Hossein Khan Motamed, M.D. (also known as Doctor Hossein Khan Motamed) (1893–1955) was an Iranian surgeon and founder of Motamed Hospital in Tehran, Iran. Decorated with first (1925) and second place (1917) for the Scientific Medal of Iran.

==Biography==

=== Early life ===
Hossein Motamed was born February 26, 1893, in Tehran Iran. He was the son of Abdol Karim Motamed (Motamed ol Hokama) and Kokab GolSorkhi. He graduated from the Medical School of Tehran, Tehran University in 1915 later to be known as Tehran University of Medical Sciences, and also studied and completed his Residency (medicine) abroad in Paris Université de Paris and Paris hospitals in France. He married Azizol Molouk Maham in 1922. His children; Fereydoun Motamed, Fahimeh Motamed Thomas, M.D., and Manuchehr Motamed, M.D.

=== Work ===
Hossein Khan Motamed began his career as an assistant surgeon in City Hospital of Tehran, 1915–1917. In a short time he became the chief of surgery section 1919–1920. He then became the chief of surgical section in Sina Hospital (also known as Sepah)1920–1922 and later chief of surgical section of Military Pahlavi Hospital with a rank of Colonel 1922–1936.

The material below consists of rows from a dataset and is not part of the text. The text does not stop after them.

--- src/rtl/fx3_pkt_builder_if.sv ---
// Bus bundle between the packet builder and its neighbours. The upstream word
// stream (in_vld/in_data/in_rdy) and the loader-buffer write side
// (buffDataVld/buffData/buffXerReady/currentXferDone) travel together.
// The slave modport is the builder; the master modport is whatever drives the
// upstream words and models the loader.
interface fx3_pkt_builder_if;
  logic        in_vld;
  logic [31:0] in_data;
  logic        in_rdy;
  logic        buffDataVld;
  logic [31:0] buffData;
  logic        buffXerReady;
  logic        currentXferDone;

  modport master (
    output in_vld,
    output in_data,
    output currentXferDone,
    input  in_rdy,
    input  buffDataVld,
    input  buffData,
    input  buffXerReady
  );

  modport slave (
    input  in_vld,
    input  in_data,
    input  currentXferDone,
    output in_rdy,
    output buffDataVld,
    output buffData,
    output buffXerReady
  );
endinterface

--- src/rtl/fx3_pkt_builder.sv ---
// FX3 packet builder: frames a 32-bit word stream into fixed-length packets
// (header, payload, checksum) and writes them into one loader buffer, then
// holds that buffer until the loader reports it drained. A stall timeout
// zero-pads a short payload so a partially filled buffer never waits forever.
module fx3_pkt_builder #(
  parameter int unsigned PKT_LOG2 = 8,
  parameter logic [7:0]  SRC_ID   = 8'h01,
  parameter int unsigned TIMEOUT  = 1024
) (
  input  logic             sys_clk,
  input  logic             sys_rst_n,
  input  logic             frame_rst,
  fx3_pkt_builder_if.slave bus,
  output logic [15:0]      pkt_cnt,
  output logic [15:0]      pad_cnt
);

  // Packet sequencing states
  localparam logic [2:0] ST_IDLE = 3'd0;
  localparam logic [2:0] ST_HDR  = 3'd1;
  localparam logic [2:0] ST_PAY  = 3'd2;
  localparam logic [2:0] ST_SUM  = 3'd3;
  localparam logic [2:0] ST_RDY  = 3'd4;

  // Payload is N-2 words; the counter indexes them 0..N-3, so the final
  // payload word is seen when the counter equals N-3.
  localparam logic [PKT_LOG2-1:0] LAST_PAY  = PKT_LOG2'((1 << PKT_LOG2) - 3);
  localparam logic [15:0]         TIMEOUT_V = 16'(TIMEOUT);

  logic [2:0]          state_q,   state_d;
  logic [7:0]          seq_q,     seq_d;
  logic [31:0]         sum_q,     sum_d;
  logic [PKT_LOG2-1:0] pay_cnt_q, pay_cnt_d;
  logic [15:0]         stall_q,   stall_d;
  logic                padding_q, padding_d;
  logic                vld_q,     vld_d;
  logic [31:0]         data_q,    data_d;
  logic                xrdy_q,    xrdy_d;
  logic [15:0]         pkt_cnt_q, pkt_cnt_d;
  logic [15:0]         pad_cnt_q, pad_cnt_d;

  logic        in_rdy;
  logic        accept;
  logic        pay_step;
  logic [15:0] stall_inc;
  logic [31:0] header;

  // in_rdy depends only on registered state, so there is no path from
  // in_vld or currentXferDone through to in_rdy.
  assign in_rdy    = (state_q == ST_PAY) && !padding_q;
  assign accept    = bus.in_vld && in_rdy;
  // A payload slot is filled either by an accepted word or by a pad word.
  assign pay_step  = accept || padding_q;
  assign stall_inc = stall_q + 16'd1;
  assign header    = {16'hA55A, SRC_ID, seq_q};

  assign bus.in_rdy       = in_rdy;
  assign bus.buffDataVld  = vld_q;
  assign bus.buffData     = data_q;
  assign bus.buffXerReady = xrdy_q;
  assign pkt_cnt          = pkt_cnt_q;
  assign pad_cnt          = pad_cnt_q;

  // Next-state and write-port decode; frame_rst overrides everything last
  always_comb begin
    state_d   = state_q;
    seq_d     = seq_q;
    sum_d     = sum_q;
    pay_cnt_d = pay_cnt_q;
    stall_d   = stall_q;
    padding_d = padding_q;
    vld_d     = 1'b0;
    data_d    = data_q;
    xrdy_d    = xrdy_q;
    pkt_cnt_d = pkt_cnt_q;
    pad_cnt_d = pad_cnt_q;

    case (state_q)
      ST_IDLE: begin
        // The word that wakes us is left in place; it is taken in PAY.
        if (bus.in_vld) begin
          state_d = ST_HDR;
        end
      end

      ST_HDR: begin
        vld_d     = 1'b1;
        data_d    = header;
        sum_d     = header;
        pay_cnt_d = '0;
        stall_d   = '0;
        padding_d = 1'b0;
        state_d   = ST_PAY;
      end

      ST_PAY: begin
        if (padding_q) begin
          vld_d     = 1'b1;
          data_d    = 32'h0;
          pad_cnt_d = pad_cnt_q + 16'd1;
        end else if (accept) begin
          vld_d   = 1'b1;
          data_d  = bus.in_data;
          sum_d   = sum_q + bus.in_data;
          stall_d = '0;
        end else begin
          // Padding engages on the edge the stall count hits TIMEOUT, so
          // in_rdy is already low in the first padding cycle.
          stall_d = stall_inc;
          if (stall_inc == TIMEOUT_V) begin
            padding_d = 1'b1;
          end
        end

        if (pay_step) begin
          pay_cnt_d = pay_cnt_q + 1'b1;
          if (pay_cnt_q == LAST_PAY) begin
            padding_d = 1'b0;
            state_d   = ST_SUM;
          end
        end
      end

      ST_SUM: begin
        // Two's-complement of the running sum makes the packet total zero.
        vld_d   = 1'b1;
        data_d  = 32'h0 - sum_q;
        state_d = ST_RDY;
      end

      ST_RDY: begin
        // buffXerReady rises one cycle after the checksum write lands.
        if (bus.currentXferDone) begin
          xrdy_d    = 1'b0;
          seq_d     = seq_q + 8'd1;
          pkt_cnt_d = pkt_cnt_q + 16'd1;
          state_d   = ST_IDLE;
        end else begin
          xrdy_d = 1'b1;
        end
      end

      default: begin
        state_d = ST_IDLE;
      end
    endcase

    if (frame_rst) begin
      state_d   = ST_IDLE;
      seq_d     = '0;
      sum_d     = '0;
      pay_cnt_d = '0;
      stall_d   = '0;
      padding_d = 1'b0;
      vld_d     = 1'b0;
      data_d    = data_q;
      xrdy_d    = 1'b0;
      pkt_cnt_d = pkt_cnt_q;
      pad_cnt_d = pad_cnt_q;
    end
  end

  // State and output registers, cleared by the asynchronous reset
  always_ff @(posedge sys_clk or negedge sys_rst_n) begin
    if (!sys_rst_n) begin
      state_q   <= ST_IDLE;
      seq_q     <= '0;
      sum_q     <= '0;
      pay_cnt_q <= '0;
      stall_q   <= '0;
      padding_q <= 1'b0;
      vld_q     <= 1'b0;
      data_q    <= '0;
      xrdy_q    <= 1'b0;
      pkt_cnt_q <= '0;
      pad_cnt_q <= '0;
    end else begin
      state_q   <= state_d;
      seq_q     <= seq_d;
      sum_q     <= sum_d;
      pay_cnt_q <= pay_cnt_d;
      stall_q   <= stall_d;
      padding_q <= padding_d;
      vld_q     <= vld_d;
      data_q    <= data_d;
      xrdy_q    <= xrdy_d;
      pkt_cnt_q <= pkt_cnt_d;
      pad_cnt_q <= pad_cnt_d;
    end
  end

endmodule
**config.mk**
```make
export PLATFORM = sky130hd
export DESIGN_NAME = wb_pipe_stage
export DESIGN_NICKNAME = d
export VERILOG_FILES = /design/src/rtl/wb_pipe_stage_pkg.sv /design/src/rtl/wb_pipe_stage_skid_buf.sv /design/src/rtl/wb_pipe_stage.sv
export SDC_FILE = /design/constraint.sdc
export NUM_CORES = 1
export LEC_CHECK = 0
export ABC_AREA = 1
export CAP_MARGIN = 20
export CORE_ASPECT_RATIO = 0.6
export CORE_UTILIZATION = 25
export DETAILED_ROUTE_END_ITERATION = 8
export GPL_ROUTABILITY_DRIVEN = 1
export PLACE_DENSITY = 0.49
export REMOVE_ABC_BUFFERS = 1
export SYNTH_ARGS = -nofsm -noshare
export SYNTH_HDL_FRONTEND = slang
export SYNTH_SLANG_ARGS = --single-unit
```
**constraint.sdc**
```tcl
create_clock -name clk -period 12.3 [get_ports clk]
set_input_delay 3.69 -clock clk [delete_from_list [all_inputs] [get_ports clk]]
set_output_delay 3.69 -clock clk [all_outputs]
set_load 0.02 [all_outputs]
```
### src/rtl/program_loader.sv
// Host-side program loader: parses a framed byte stream into 16-bit memory writes
// for the core's instruction/data memories, then runs the core until it halts.
module program_loader (
    input  logic        clk,
    input  logic        clr,
    input  logic        in_valid,
    input  logic [7:0]  in_data,
    output logic        in_ready,
    input  logic        cpu_done,
    output logic        test_normal,
    output logic        cpu_clr,
    output logic        ext_instr_we,
    output logic [15:0] ext_instr_addr,
    output logic [15:0] ext_instr_data,
    output logic        ext_data_we,
    output logic [15:0] ext_data_addr,
    output logic [15:0] ext_data_data,
    output logic        busy,
    output logic        err,
    output logic        run_done,
    output logic [31:0] run_cycles
);

    typedef enum logic [3:0] {
        S_IDLE,
        S_ADDR_H,
        S_ADDR_L,
        S_CNT_H,
        S_CNT_L,
        S_DATA_H,
        S_DATA_L,
        S_WRITE,
        S_RUN_RST,
        S_RUN
    } state_t;

    localparam logic [7:0] HDR_INSTR = 8'hA5;
    localparam logic [7:0] HDR_DATA  = 8'h5A;
    localparam logic [7:0] HDR_RUN   = 8'h3C;

    state_t      state;
    logic        tgt_instr;
    logic [15:0] addr_p0;
    logic [15:0] remain_p0;
    logic [7:0]  addr_h_p0;
    logic [7:0]  cnt_h_p0;
    logic [7:0]  data_h_p0;
    logic        vld_p0;

    function automatic logic [31:0] sat_inc32(input logic [31:0] v);
        return (v == 32'hFFFF_FFFF) ? v : v + 32'd1;
    endfunction

    always_comb begin
        case (state)
            S_IDLE, S_ADDR_H, S_ADDR_L, S_CNT_H, S_CNT_L, S_DATA_H, S_DATA_L:
                in_ready = ~clr;
            default:
                in_ready = 1'b0;
        endcase
    end

    assign vld_p0 = in_valid & in_ready;

    // Field bytes land in staging registers; the write strobe fires one cycle after DATA_L
    always_ff @(posedge clk) begin
        if (clr) begin
            state          <= S_IDLE;
            tgt_instr      <= 1'b0;
            test_normal    <= 1'b0;
            cpu_clr        <= 1'b0;
            ext_instr_we   <= 1'b0;
            ext_instr_addr <= 16'h0000;
            ext_instr_data <= 16'h0000;
            ext_data_we    <= 1'b0;
            ext_data_addr  <= 16'h0000;
            ext_data_data  <= 16'h0000;
            busy           <= 1'b0;
            err            <= 1'b0;
            run_done       <= 1'b0;
            run_cycles     <= 32'h0000_0000;
        end else begin
            ext_instr_we <= 1'b0;
            ext_data_we  <= 1'b0;
            cpu_clr      <= 1'b0;
            run_done     <= 1'b0;

            case (state)
                S_IDLE: begin
                    if (vld_p0) begin
                        case (in_data)
                            HDR_INSTR: begin
                                tgt_instr <= 1'b1;
                                state     <= S_ADDR_H;
                                busy      <= 1'b1;
                            end
                            HDR_DATA: begin
                                tgt_instr <= 1'b0;
                                state     <= S_ADDR_H;
                                busy      <= 1'b1;
                            end
                            HDR_RUN: begin
                                state       <= S_RUN_RST;
                                busy        <= 1'b1;
                                test_normal <= 1'b1;
                                cpu_clr     <= 1'b1;
                                run_cycles  <= 32'h0000_0000;
                            end
                            default: err <= 1'b1;
                        endcase
                    end
                end

                S_ADDR_H: begin
                    if (vld_p0) begin
                        addr_h_p0 <= in_data;
                        state     <= S_ADDR_L;
                    end
                end

                S_ADDR_L: begin
                    if (vld_p0) begin
                        addr_p0 <= {addr_h_p0, in_data};
                        state   <= S_CNT_H;
                    end
                end

                S_CNT_H: begin
                    if (vld_p0) begin
                        cnt_h_p0 <= in_data;
                        state    <= S_CNT_L;
                    end
                end

                S_CNT_L: begin
                    if (vld_p0) begin
                        if ({cnt_h_p0, in_data} == 16'h0000) begin
                            state <= S_IDLE;
                            busy  <= 1'b0;
                        end else begin
                            remain_p0 <= {cnt_h_p0, in_data};
                            state     <= S_DATA_H;
                        end
                    end
                end

                S_DATA_H: begin
                    if (vld_p0) begin
                        data_h_p0 <= in_data;
                        state     <= S_DATA_L;
                    end
                end

                S_DATA_L: begin
                    if (vld_p0) begin
                        state <= S_WRITE;
                        if (tgt_instr) begin
                            ext_instr_we   <= 1'b1;
                            ext_instr_addr <= addr_p0;
                            ext_instr_data <= {data_h_p0, in_data};
                        end else begin
                            ext_data_we   <= 1'b1;
                            ext_data_addr <= addr_p0;
                            ext_data_data <= {data_h_p0, in_data};
                        end
                    end
                end

                S_WRITE: begin
                    addr_p0   <= addr_p0 + 16'd1;
                    remain_p0 <= remain_p0 - 16'd1;
                    if (remain_p0 == 16'd1) begin
                        state <= S_IDLE;
                        busy  <= 1'b0;
                    end else begin
                        state <= S_DATA_H;
                    end
                end

                S_RUN_RST: begin
                    state <= S_RUN;
                end

                // The cycle in which halt is sampled still counts toward run_cycles
                S_RUN: begin
                    run_cycles <= sat_inc32(run_cycles);
                    if (!cpu_done) begin
                        run_done    <= 1'b1;
                        test_normal <= 1'b0;
                        state       <= S_IDLE;
                        busy        <= 1'b0;
                    end
                end

                default: begin
                    state       <= S_IDLE;
                    busy        <= 1'b0;
                    test_normal <= 1'b0;
                end
            endcase
        end
    end

endmodule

Dr. Motamed founded his own hospital, Motamed Hospital. Motamed Hospital was the only School of Medicine (Madreseh-ye Tebb) at that time after division of medicine had separated from Dar ul-Funun in earlier years. Motamed became the director and chief surgeon of his hospital in the years 1936–1940. Dr. Motamed was the first Iranian professor of surgery, he had his surgical training at Sina Hospital under the supervision of Dr. Ilberg from Germany. Dr. Ilberg was the chief of the Sina Hospital's surgical ward before World War I. After Dr. Ilberg departed Iran at the onset of World War I, Dr. Motamed took over his position. Many of the pioneer surgeons in the country including Dr. Sadegh Ghazi and Dr. Anwar Shakki received their surgical training from Dr. Motamed. Dr. Motamed is the first Iranian surgeon who conducted a gastrectomy and lumbar sympatectomy in Iran. He held surgical procedures classes in Motamed hospital, prior to which no educational hospital existed in Iran. He taught subjects such as pathology, histology, and embryology. His hospital had five free beds for the poor. He also became the director of surgical clinic of Razi City Hospital in Tehran 1940–1944.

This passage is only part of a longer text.